Alias: A-li-as - ey-lee-uhs
Adverb: Used to indicate that a named person is also known or more familiar under another specified name.


What is my name again? ScarZy? Vieral? Octavian? Marcus Antonius? Tsumugi?

I could go on and on, and that is the beauty of gaming aliases, I can morph, I can adapt; nobody has one name. We can change it completely, or we can change it slightly by putting some funky numbers or punctuation in. Any of us can have one, any of us can have many. We can become new people, become different people: erase history.
There are lots of types of nick names; think back, how did you get yours? My main alias for instance was given to me by a player known as United Kingdom Hillzy, who is now a Grime artist here in Manchester. My original nick name, Scar – which I used with various punctuation and numerical variations - was taken here on Crossfire and so instead I decided that I would choose ‘Scarzy’ instead. It sort of went from there. There are many ways you can get your alias, some are just typed out like mine as a username to a certain website and they stick, others use their birth names, and maybe add something slightly different to it, some examples are: United Kingdom Ross, Estonia Fredd Netherlands Carlos Belgium Kevin.

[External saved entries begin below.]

$ cat src/rtl/tinyalu_pkg.sv
// rtl/tinyalu_pkg.sv - shared op encodings, state and owner types for the tinyalu arbiter
// Purpose: common types and helpers imported by the arbiter top and its grant sub-module.
// Ports: none (package).
package tinyalu_pkg;

    localparam logic [2:0] NO_OP  = 3'b000;
    localparam logic [2:0] ADD    = 3'b001;
    localparam logic [2:0] AND    = 3'b010;
    localparam logic [2:0] XOR    = 3'b011;
    localparam logic [2:0] MUL    = 3'b100;
    localparam logic [2:0] RST_OP = 3'b111;

    typedef enum logic [1:0] {
        ST_IDLE,
        ST_ISSUE,
        ST_RELEASE,
        ST_RESP
    } arb_state_e;

    typedef enum logic {
        OWN_A,
        OWN_B
    } owner_e;

    // Ops that are actually forwarded to the ALU.
    function automatic logic op_uses_alu(input logic [2:0] op);
        return (op == ADD) || (op == AND) || (op == XOR) || (op == MUL);
    endfunction

    // Ops answered locally with an error; RST_OP is named explicitly because
    // letting a requester reset the shared ALU would corrupt the other side.
    function automatic logic op_is_illegal(input logic [2:0] op);
        return (op == RST_OP) || (op > MUL);
    endfunction

endpackage

$ cat src/rtl/tinyalu_arbiter_if.sv
// rtl/tinyalu_arbiter_if.sv - command/response and ALU pin bundle for the tinyalu arbiter
// Purpose: groups both requester ports and the ALU pins.
// Modports: slave  - the arbiter (consumes commands, produces responses, drives ALU pins)
//           master - the environment (requesters plus the ALU itself)
interface tinyalu_arbiter_if;

    logic        req_valid_a;
    logic        req_ready_a;
    logic [7:0]  req_A_a;
    logic [7:0]  req_B_a;
    logic [2:0]  req_op_a;
    logic        req_valid_b;
    logic        req_ready_b;
    logic [7:0]  req_A_b;
    logic [7:0]  req_B_b;
    logic [2:0]  req_op_b;

    logic        rsp_valid_a;
    logic        rsp_ready_a;
    logic [15:0] rsp_result_a;
    logic        rsp_err_a;
    logic        rsp_valid_b;
    logic        rsp_ready_b;
    logic [15:0] rsp_result_b;
    logic        rsp_err_b;

    logic [7:0]  alu_A;
    logic [7:0]  alu_B;
    logic [2:0]  alu_op;
    logic        alu_start;
    logic        alu_done;
    logic [15:0] alu_result;

    modport slave (
        input  req_valid_a, req_A_a, req_B_a, req_op_a,
        input  req_valid_b, req_A_b, req_B_b, req_op_b,
        output req_ready_a, req_ready_b,
        output rsp_valid_a, rsp_result_a, rsp_err_a,
        output rsp_valid_b, rsp_result_b, rsp_err_b,
        input  rsp_ready_a, rsp_ready_b,
        output alu_A, alu_B, alu_op, alu_start,
        input  alu_done, alu_result
    );

    modport master (
        output req_valid_a, req_A_a, req_B_a, req_op_a,
        output req_valid_b, req_A_b, req_B_b, req_op_b,
        input  req_ready_a, req_ready_b,
        input  rsp_valid_a, rsp_result_a, rsp_err_a,
        input  rsp_valid_b, rsp_result_b, rsp_err_b,
        output rsp_ready_a, rsp_ready_b,
        input  alu_A, alu_B, alu_op, alu_start,
        output alu_done, alu_result
    );

endinterface

$ cat src/rtl/tinyalu_rr_arb2.sv
// rtl/tinyalu_rr_arb2.sv - two-way round-robin grant
// Purpose: combinational grant from the two request valids and the last-served owner.
// Ports: valid_a/valid_b in  - request valids
//        last            in  - owner served most recently
//        grant_a/grant_b out - one-hot (or zero) grant
module tinyalu_rr_arb2
    import tinyalu_pkg::*;
(
    input  logic   valid_a,
    input  logic   valid_b,
    input  owner_e last,
    output logic   grant_a,
    output logic   grant_b
);

    // On a tie the requester not served last wins, so the grants are mutually exclusive.
    always_comb begin
        grant_a = valid_a && (!valid_b || (last == OWN_B));
        grant_b = valid_b && (!valid_a || (last == OWN_A));
    end

endmodule

$ cat src/rtl/tinyalu_arbiter.sv
// rtl/tinyalu_arbiter.sv - round-robin sequencer sharing one tinyalu between two requesters
// Purpose: arbitrates commands from A and B, drives the ALU start/operand pins, filters
//          illegal ops, bounds each op with a timeout and returns the result to its owner.
// Ports: clk, reset_n  - clock, synchronous active-low reset
//        bus (slave)   - requester command/response ports and ALU pins
//        busy          - high whenever the sequencer is not IDLE
//        timeout_cnt   - saturating count of timed-out ops
module tinyalu_arbiter
    import tinyalu_pkg::*;
#(
    parameter int unsigned TIMEOUT = 15
) (
    input  logic             clk,
    input  logic             reset_n,
    tinyalu_arbiter_if.slave bus,
    output logic             busy,
    output logic [7:0]       timeout_cnt
);

    localparam logic [7:0] CNT_LAST = 8'(TIMEOUT - 1);

    arb_state_e  state_q, state_d;
    owner_e      last_q, last_d;
    owner_e      owner_q, owner_d;
    logic [7:0]  cnt_q, cnt_d;
    logic [7:0]  alu_a_q, alu_a_d;
    logic [7:0]  alu_b_q, alu_b_d;
    logic [2:0]  alu_op_q, alu_op_d;
    logic        alu_start_q, alu_start_d;
    logic [15:0] result_q, result_d;
    logic        err_q, err_d;
    logic        rsp_valid_q, rsp_valid_d;
    logic [7:0]  timeout_cnt_q, timeout_cnt_d;

    logic        grant_a;
    logic        grant_b;
    logic        accept;
    owner_e      sel;
    logic [7:0]  sel_a;
    logic [7:0]  sel_b;
    logic [2:0]  sel_op;
    logic        rsp_ready_own;

    tinyalu_rr_arb2 u_arb (
        .valid_a (bus.req_valid_a),
        .valid_b (bus.req_valid_b),
        .last    (last_q),
        .grant_a (grant_a),
        .grant_b (grant_b)
    );

    assign bus.req_ready_a = (state_q == ST_IDLE) && grant_a;
    assign bus.req_ready_b = (state_q == ST_IDLE) && grant_b;
    assign accept = (bus.req_ready_a && bus.req_valid_a) || (bus.req_ready_b && bus.req_valid_b);

    always_comb begin
        sel    = grant_b ? OWN_B : OWN_A;
        sel_a  = grant_b ? bus.req_A_b  : bus.req_A_a;
        sel_b  = grant_b ? bus.req_B_b  : bus.req_B_a;
        sel_op = grant_b ? bus.req_op_b : bus.req_op_a;
        rsp_ready_own = (owner_q == OWN_B) ? bus.rsp_ready_b : bus.rsp_ready_a;
    end

    always_comb begin
        state_d       = state_q;
        last_d        = last_q;
        owner_d       = owner_q;
        cnt_d         = cnt_q;
        alu_a_d       = alu_a_q;
        alu_b_d       = alu_b_q;
        alu_op_d      = alu_op_q;
        alu_start_d   = alu_start_q;
        result_d      = result_q;
        err_d         = err_q;
        rsp_valid_d   = rsp_valid_q;
        timeout_cnt_d = timeout_cnt_q;

        case (state_q)
            ST_IDLE: begin
                if (accept) begin
                    owner_d = sel;
                    last_d  = sel;
                    if (op_uses_alu(sel_op)) begin
                        state_d     = ST_ISSUE;
                        cnt_d       = 8'd0;
                        alu_start_d = 1'b1;
                        alu_a_d     = sel_a;
                        alu_b_d     = sel_b;
                        alu_op_d    = sel_op;
                    end else begin
                        // NO_OP and illegal ops are answered without touching the ALU.
                        state_d     = ST_RESP;
                        rsp_valid_d = 1'b1;
                        result_d    = 16'h0000;
                        err_d       = op_is_illegal(sel_op);
                    end
                end
            end

            ST_ISSUE: begin
                // done is checked first so a completion in the last allowed cycle still succeeds
                if (bus.alu_done) begin
                    state_d     = ST_RELEASE;
                    result_d    = bus.alu_result;
                    err_d       = 1'b0;
                    alu_start_d = 1'b0;
                    alu_a_d     = 8'h00;
                    alu_b_d     = 8'h00;
                    alu_op_d    = 3'b000;
                end else if (cnt_q == CNT_LAST) begin
                    state_d     = ST_RELEASE;
                    result_d    = 16'h0000;
                    err_d       = 1'b1;
                    alu_start_d = 1'b0;
                    alu_a_d     = 8'h00;
                    alu_b_d     = 8'h00;
                    alu_op_d    = 3'b000;
                    if (timeout_cnt_q != 8'hFF) begin
                        timeout_cnt_d = timeout_cnt_q + 8'd1;
                    end
                end else begin
                    cnt_d = cnt_q + 8'd1;
                end
            end

            // One cycle with start low so the ALU always sees a gap between ops.
            ST_RELEASE: begin
                state_d     = ST_RESP;
                rsp_valid_d = 1'b1;
            end

            ST_RESP: begin
                if (rsp_ready_own) begin
                    state_d     = ST_IDLE;
                    rsp_valid_d = 1'b0;
                end
            end

            default: begin
                state_d = ST_IDLE;
            end
        endcase
    end

    always_ff @(posedge clk) begin
        if (!reset_n) begin
            state_q       <= ST_IDLE;
            last_q        <= OWN_B;
            owner_q       <= OWN_A;
            cnt_q         <= 8'd0;
            alu_a_q       <= 8'h00;
            alu_b_q       <= 8'h00;
            alu_op_q      <= 3'b000;
            alu_start_q   <= 1'b0;
            result_q      <= 16'h0000;
            err_q         <= 1'b0;
            rsp_valid_q   <= 1'b0;
            timeout_cnt_q <= 8'd0;
        end else begin
            state_q       <= state_d;
            last_q        <= last_d;
            owner_q       <= owner_d;
            cnt_q         <= cnt_d;
            alu_a_q       <= alu_a_d;
            alu_b_q       <= alu_b_d;
            alu_op_q      <= alu_op_d;
            alu_start_q   <= alu_start_d;
            result_q      <= result_d;
            err_q         <= err_d;
            rsp_valid_q   <= rsp_valid_d;
            timeout_cnt_q <= timeout_cnt_d;
        end
    end

    assign bus.alu_A     = alu_a_q;
    assign bus.alu_B     = alu_b_q;
    assign bus.alu_op    = alu_op_q;
    assign bus.alu_start = alu_start_q;

    // Only the owner sees the response; the other side stays all-zero.
    assign bus.rsp_valid_a  = rsp_valid_q && (owner_q == OWN_A);
    assign bus.rsp_valid_b  = rsp_valid_q && (owner_q == OWN_B);
    assign bus.rsp_result_a = bus.rsp_valid_a ? result_q : 16'h0000;
    assign bus.rsp_result_b = bus.rsp_valid_b ? result_q : 16'h0000;
    assign bus.rsp_err_a    = bus.rsp_valid_a && err_q;
    assign bus.rsp_err_b    = bus.rsp_valid_b && err_q;

    assign busy        = (state_q != ST_IDLE);
    assign timeout_cnt = timeout_cnt_q;

endmodule

$ cat src/flat_wrapper.sv
// flat-port wrapper written by rule: the top's interface ports become plain ports
module tinyalu_arbiter_flat import tinyalu_pkg::*;
#(
    parameter int unsigned TIMEOUT = 15
)
  (clk, reset_n, busy, timeout_cnt, bus_req_valid_a, bus_req_A_a, bus_req_B_a, bus_req_op_a, bus_req_valid_b, bus_req_A_b, bus_req_B_b, bus_req_op_b, bus_req_ready_a, bus_req_ready_b, bus_rsp_valid_a, bus_rsp_result_a, bus_rsp_err_a, bus_rsp_valid_b, bus_rsp_result_b, bus_rsp_err_b, bus_rsp_ready_a, bus_rsp_ready_b, bus_alu_A, bus_alu_B, bus_alu_op, bus_alu_start, bus_alu_done, bus_alu_result);
  tinyalu_arbiter_if bus_i ();
  input  logic clk;
  input  logic reset_n;
  output logic busy;
  output logic [7:0] timeout_cnt;
  input wire logic [$bits(bus_i.req_valid_a)-1:0] bus_req_valid_a;
  input wire logic [$bits(bus_i.req_A_a)-1:0] bus_req_A_a;
  input wire logic [$bits(bus_i.req_B_a)-1:0] bus_req_B_a;
  input wire logic [$bits(bus_i.req_op_a)-1:0] bus_req_op_a;
  input wire logic [$bits(bus_i.req_valid_b)-1:0] bus_req_valid_b;
  input wire logic [$bits(bus_i.req_A_b)-1:0] bus_req_A_b;
  input wire logic [$bits(bus_i.req_B_b)-1:0] bus_req_B_b;
  input wire logic [$bits(bus_i.req_op_b)-1:0] bus_req_op_b;
  output wire logic [$bits(bus_i.req_ready_a)-1:0] bus_req_ready_a;
  output wire logic [$bits(bus_i.req_ready_b)-1:0] bus_req_ready_b;
  output wire logic [$bits(bus_i.rsp_valid_a)-1:0] bus_rsp_valid_a;
  output wire logic [$bits(bus_i.rsp_result_a)-1:0] bus_rsp_result_a;
  output wire logic [$bits(bus_i.rsp_err_a)-1:0] bus_rsp_err_a;
  output wire logic [$bits(bus_i.rsp_valid_b)-1:0] bus_rsp_valid_b;
  output wire logic [$bits(bus_i.rsp_result_b)-1:0] bus_rsp_result_b;
  output wire logic [$bits(bus_i.rsp_err_b)-1:0] bus_rsp_err_b;
  input wire logic [$bits(bus_i.rsp_ready_a)-1:0] bus_rsp_ready_a;
  input wire logic [$bits(bus_i.rsp_ready_b)-1:0] bus_rsp_ready_b;
  output wire logic [$bits(bus_i.alu_A)-1:0] bus_alu_A;
  output wire logic [$bits(bus_i.alu_B)-1:0] bus_alu_B;
  output wire logic [$bits(bus_i.alu_op)-1:0] bus_alu_op;
  output wire logic [$bits(bus_i.alu_start)-1:0] bus_alu_start;
  input wire logic [$bits(bus_i.alu_done)-1:0] bus_alu_done;
  input wire logic [$bits(bus_i.alu_result)-1:0] bus_alu_result;
  assign bus_i.req_valid_a = bus_req_valid_a;
  assign bus_i.req_A_a = bus_req_A_a;
  assign bus_i.req_B_a = bus_req_B_a;
  assign bus_i.req_op_a = bus_req_op_a;
  assign bus_i.req_valid_b = bus_req_valid_b;
  assign bus_i.req_A_b = bus_req_A_b;
  assign bus_i.req_B_b = bus_req_B_b;
  assign bus_i.req_op_b = bus_req_op_b;
  assign bus_req_ready_a = bus_i.req_ready_a;
  assign bus_req_ready_b = bus_i.req_ready_b;
  assign bus_rsp_valid_a = bus_i.rsp_valid_a;
  assign bus_rsp_result_a = bus_i.rsp_result_a;
  assign bus_rsp_err_a = bus_i.rsp_err_a;
  assign bus_rsp_valid_b = bus_i.rsp_valid_b;
  assign bus_rsp_result_b = bus_i.rsp_result_b;
  assign bus_rsp_err_b = bus_i.rsp_err_b;
  assign bus_i.rsp_ready_a = bus_rsp_ready_a;
  assign bus_i.rsp_ready_b = bus_rsp_ready_b;
  assign bus_alu_A = bus_i.alu_A;
  assign bus_alu_B = bus_i.alu_B;
  assign bus_alu_op = bus_i.alu_op;
  assign bus_alu_start = bus_i.alu_start;
  assign bus_i.alu_done = bus_alu_done;
  assign bus_i.alu_result = bus_alu_result;
  tinyalu_arbiter #(.TIMEOUT(TIMEOUT)) u_core (.clk(clk), .reset_n(reset_n), .bus(bus_i), .busy(busy), .timeout_cnt(timeout_cnt));
endmodule
$ cat config.mk
export PLATFORM = sky130hd
export DESIGN_NAME = tinyalu_arbiter_flat
export DESIGN_NICKNAME = d
export VERILOG_FILES = /design/src/rtl/tinyalu_pkg.sv /design/src/rtl/tinyalu_arbiter_if.sv /design/src/rtl/tinyalu_rr_arb2.sv /design/src/rtl/tinyalu_arbiter.sv /design/src/flat_wrapper.sv
export SDC_FILE = /design/constraint.sdc
export NUM_CORES = 1
export LEC_CHECK = 0
export ABC_AREA = 1
export CAP_MARGIN = 25
export CORE_MARGIN = 10
export CORE_UTILIZATION = 41
export DETAILED_ROUTE_END_ITERATION = 7
export GPL_ROUTABILITY_DRIVEN = 0
export HOLD_SLACK_MARGIN = 0.02
export PLACE_DENSITY = 0.8
export SETUP_SLACK_MARGIN = 0.4
export SLEW_MARGIN = 20
export SYNTH_ARGS = -nofsm -noshare
export SYNTH_HDL_FRONTEND = slang
export SYNTH_SLANG_ARGS = --single-unit
$ cat constraint.sdc
create_clock -name clk -period 1.65 [get_ports clk]
set_input_delay 0.2475 -clock clk [delete_from_list [all_inputs] [get_ports clk]]
set_output_delay 0.2475 -clock clk [all_outputs]
set_load 0.05 [all_outputs]
==> impl_metrics.yaml, run 1 <==
cells_and_area:
  layout_common_cells: "nand2_1, buf_4, clkdlybuf4s50_1, buf_12, dfxtp_1"
  area_growth_pct: 105
  diodes: 0
  final_common_cell: "nand2_1"
  nets: 807
  fillers: 346
  final_layout_size_suffix_gt1_share_pct: 46.6
global_routing:
  grt_use_total_pct: 25.5
  grt_pass1_vias: 4966
  grt_pass1_wl_mm: 26.4
  antenna_found_initial: 0
  grt_overflow_total: 0
  grt_max_degree: 28
timing:
  worst_pin_slew_ps: 396
  period_minus_slack_ps: 1990
  hold_viol_final: 0
  timing.hold.ws_ps: 476
  clock_skew_ps: 14.2
  setup_violations: 54
  rsz0062_at_grt: "true"
  timing.final.crit_share_pct: 120
  max_freq_mhz: 503
  slew_headroom_pct: 73.6
  setup_ws_ps: -336
  maxSlewViolCount: 0
floorplan:
  design.die.area_um2: 12500
  die_h_um: 112
  io-pin-count: 128
  core.rowCount: 33
  core_area_um2: 8220
  die_w_um: 112
  initial_core_util_pct: 42.2
placement:
  port_buffers: 127
  hpwl_mm: 9.47
clocking:
  postCtsHoldBufs: 0
  insertion_delay_ps: 370
  cts_sinks: 58
  cts_tree: "built"
  clock-root-buffer: "clkbuf_8"
  cts_made_buffers: 9
  ctsLongestPathBuffers: 2
  cts.clk_slew.worst_paths_ps: 80
  cts_max_level: 3
route:
  drc_errors: 0
  via_per_inst: 6.23
  vias: 5282
  routedWlPerCell_um: 25.0
  routed_wl_mm: 21.2
  firstDrtPassIters: 6
  ant_nets: 0
  drt_iter0_drc: 629
logic_synthesis:
  synthesis.nets: 604
  syn_area_um2: 3470
  synth_area_per_cell_um2: 6.48
  ys_seq_area_share_pct: 33.5
  synth_cell_types: 30
  postSynth.asyncResetShare_pct: 0
  ys.warnings.count: 0
  postSynthCellCount: 535
  ys_seq_elements: 58
  synth_ff_type: "dfxtp_1"
  synth_edf_count: 0
worst_setup_path:
  crit_arrival_ps: 2230
  r2r_end: "u_core.bus.alu_A[3]$_SDFFE_PN0P_"
  crit_type: "reg -> reg"
  required_ps: 1890
  reg2reg_from: "u_core.state_q[1]$_SDFFE_PN0P_"
  cp_max_fo: 9
  crit_path_end_kind: "register"
  worstRegToRegCells: 11
  reg2reg_slack_ps: -340
  startpoint_type: "register"
pwr:
  p_leak_nw: 2.85
  p_per_area_nw_per_um2: 1820
  ir_drop_mv: 1.14
  p_total_mw: 12.9
run_status:
  run_status: "finished, violations left"
  violations: "setup timing"
hold_path:
  holdCritStartpoint: "u_core.bus.alu_A[7]$_SDFFE_PN0P_"
  whs_path_depth: 2
  hold_path.class: "reg -> reg"
  whs_endpoint: "u_core.bus.alu_A[7]$_SDFFE_PN0P_"
job:
  drv_cap: 0
[worst max-delay path, cell delays in order (launching register included)]
cell and delay [ps]:
dfxtp_4 390, inv_6 60, ha_4 170, buf_4 170, nand3_4 120, nand2_4 60, nor2_4 150, buf_6 150
nand2_4 90, bufbuf_16 290, nand2_1 90, a21oi_1 100
[flip-flops by register name (all words and copies together) (netlist names)]
register and count:
u_core.bus.alu_A 8, u_core.bus.alu_B 8, u_core.bus.alu_op 3, u_core.bus.alu_start 1
u_core.cnt_q 8, u_core.err_q 1, u_core.last_q 1, u_core.owner_q 1
u_core.result_q 16, u_core.rsp_valid_q 1, u_core.state_q 2, u_core.timeout_cnt 8
[report_power, final]
group          internal [mW]  switching, mW  leakage (nW)  total (mW)
clock                  0.734          0.654        0.0953        1.39
combinational           3.89           5.54          2.27        9.43
sequential              1.77          0.318         0.481        2.09
total                   6.39           6.52          2.85        12.9
[worst max-delay path by stage]
stage / from / to / slack [ps] / cells after the start
floorplan: u_core.state_q[1]$_SDFFE_PN0P_ / u_core.owner_q$_SDFFE_PN0P_ / -190 / 6
finish: u_core.state_q[1]$_SDFFE_PN0P_ / u_core.bus.alu_A[3]$_SDFFE_PN0P_ / -340 / 11
global placement: bus_req_valid_b / u_core.result_q[0]$_SDFFE_PN0P_ / -310 / 12
global route: u_core.cnt_q[4]$_SDFFE_PN0P_ / u_core.bus.alu_A[3]$_SDFFE_PN0P_ / -340 / 10
CTS: u_core.state_q[0]$_SDFFE_PN0P_ / bus_req_ready_a / -140 / 6
detailed placement: bus_req_valid_b / u_core.result_q[0]$_SDFFE_PN0P_ / -420 / 12
[final cells by class]
type | instances | area (um2) | share of cell area (%)
Clock inverter | 5 | 55.1 | 0.776
Sequential cell | 58 | 1190 | 16.8
Inverter | 54 | 231 | 3.26
Multi-Input combinational cell | 397 | 2750 | 38.7
Timing Repair inverter | 1 | 8.76 | 0.124
Clock buffer | 11 | 141 | 1.99
Tap cell | 105 | 131 | 1.85
Timing Repair Buffer | 217 | 2590 | 36.5
[cell families (layout without fill, tap and decap cells)]
logic type | Yosys count | count (layout) | synth area share (%)
AO/OA/AOI/OAI | 62 | 62 | 9.82
XOR/XNOR | 5 | 5 | 1.26
adder cells (fa/ha/maj) | 8 | 8 | 2.89
buffers and inverters | 83 | 288 | 11.3
flip-flops | 58 | 58 | 33.5
AND/OR/NAND/NOR | 319 | 322 | 41.3
[metal layers]
metal / part of all wire (%) / vias up / GRT usage (%) / wire, um
li1: - / 2115 / - / -
met1: 32 / 2397 / 25.5 / 6860
met2: 47 / 563 / 45.1 / 9990
met3: 11 / 207 / 6.17 / 2280
met4: 9.8 / 0 / 18.5 / 2080
met5: 0 / - / 0 / 0
[stage by stage]
step           setup TNS [ps]  utilization, %  area, um2  cells  worst slack, ps
2_1_floorplan            -484               -       3830    535             -193
3_3_place_gp           -12190            69.6       5720    785             -306
3_5_place_dp           -16210            69.6       5720    785             -420
4_1_cts                 -1670            81.1       6660    836             -135
5_1_grt                -10940            86.3       7090    848             -340
6_report                -9510            86.3       7090    848             -336
[synthesized netlist by cell type (all sizes together), types with 4 or more instances]
cell type  number  area share (%)
a21oi          55             8.5
buf            15             3.9
clkbuf         14             1.5
dfxtp          58              33
ha              8             2.9
inv            54             5.8
nand2         137              16
nand3          74              13
nor2           98              11
nor3            4            0.58
o21ai           4            0.69
xor2            4             1.0
[repair_timing]
item,4_1_cts,5_1_grt
setup buffers,27,10
gates cloned,8,2
endpoints found under the setup margin,97,97
pin swaps,21,23
resized for setup,85,79
Power figures use the tool's default switching activity.
==> run 2, diff against run 1 <==
==> constraint.sdc (replaced) <==
create_clock -name clk -period 1.65 [get_ports clk]
set_input_delay 0.495 -clock clk [delete_from_list [all_inputs] [get_ports clk]]
set_output_delay 0.495 -clock clk [all_outputs]
set_load 0.05 [all_outputs]
==> run 2 against run 1 <==
  * The run now fails in global routing (5_1_grt)
  * Synthesized cell count is the same
  * Synthesized area is the same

Others decide to use their real-life nicknames and use them in the gaming world, this decreases anonymity which could be an issue for certain dark corners of the vast internet, but we are humble gamers, we do not have to hide. Again, examples of this are United KingdomMeez, United Kingdom Ollie. These are usually childhood nick names, or last names changed slightly.

How do we remember so many names? Because we see them everywhere: we see them on IRC, we see them on ET, we see them on Crossfire, or we see them in ac_listplayers. Seeing names this often lets you remember them easier, and besides, we all know that a highlight is a text way to shout someone.

Then there are the numbers. I am known on here, I am known on other online communities, and I usually always use the same nick name. How many people know me in total? I have no clue, but I am quite confident that it would be a number over a thousand. I have to then contrast that to how many people know me in person, how many people know my name, and how many people I actually know back. This number must be must smaller. I am still quite young and I simply have not had the same scope as I have online. Online one can easily navigate around various social groups and never have to stay. Whether it be gaming media websites, hardware websites, peripheral websites, you have the potential to be a different person on each one. Networking online is easy and enjoyable. As I stated in my previous column you can easily network with people that can give you fantastic benefits, you can gain trust and gain fantastic friends, maybe even a friend with benefits.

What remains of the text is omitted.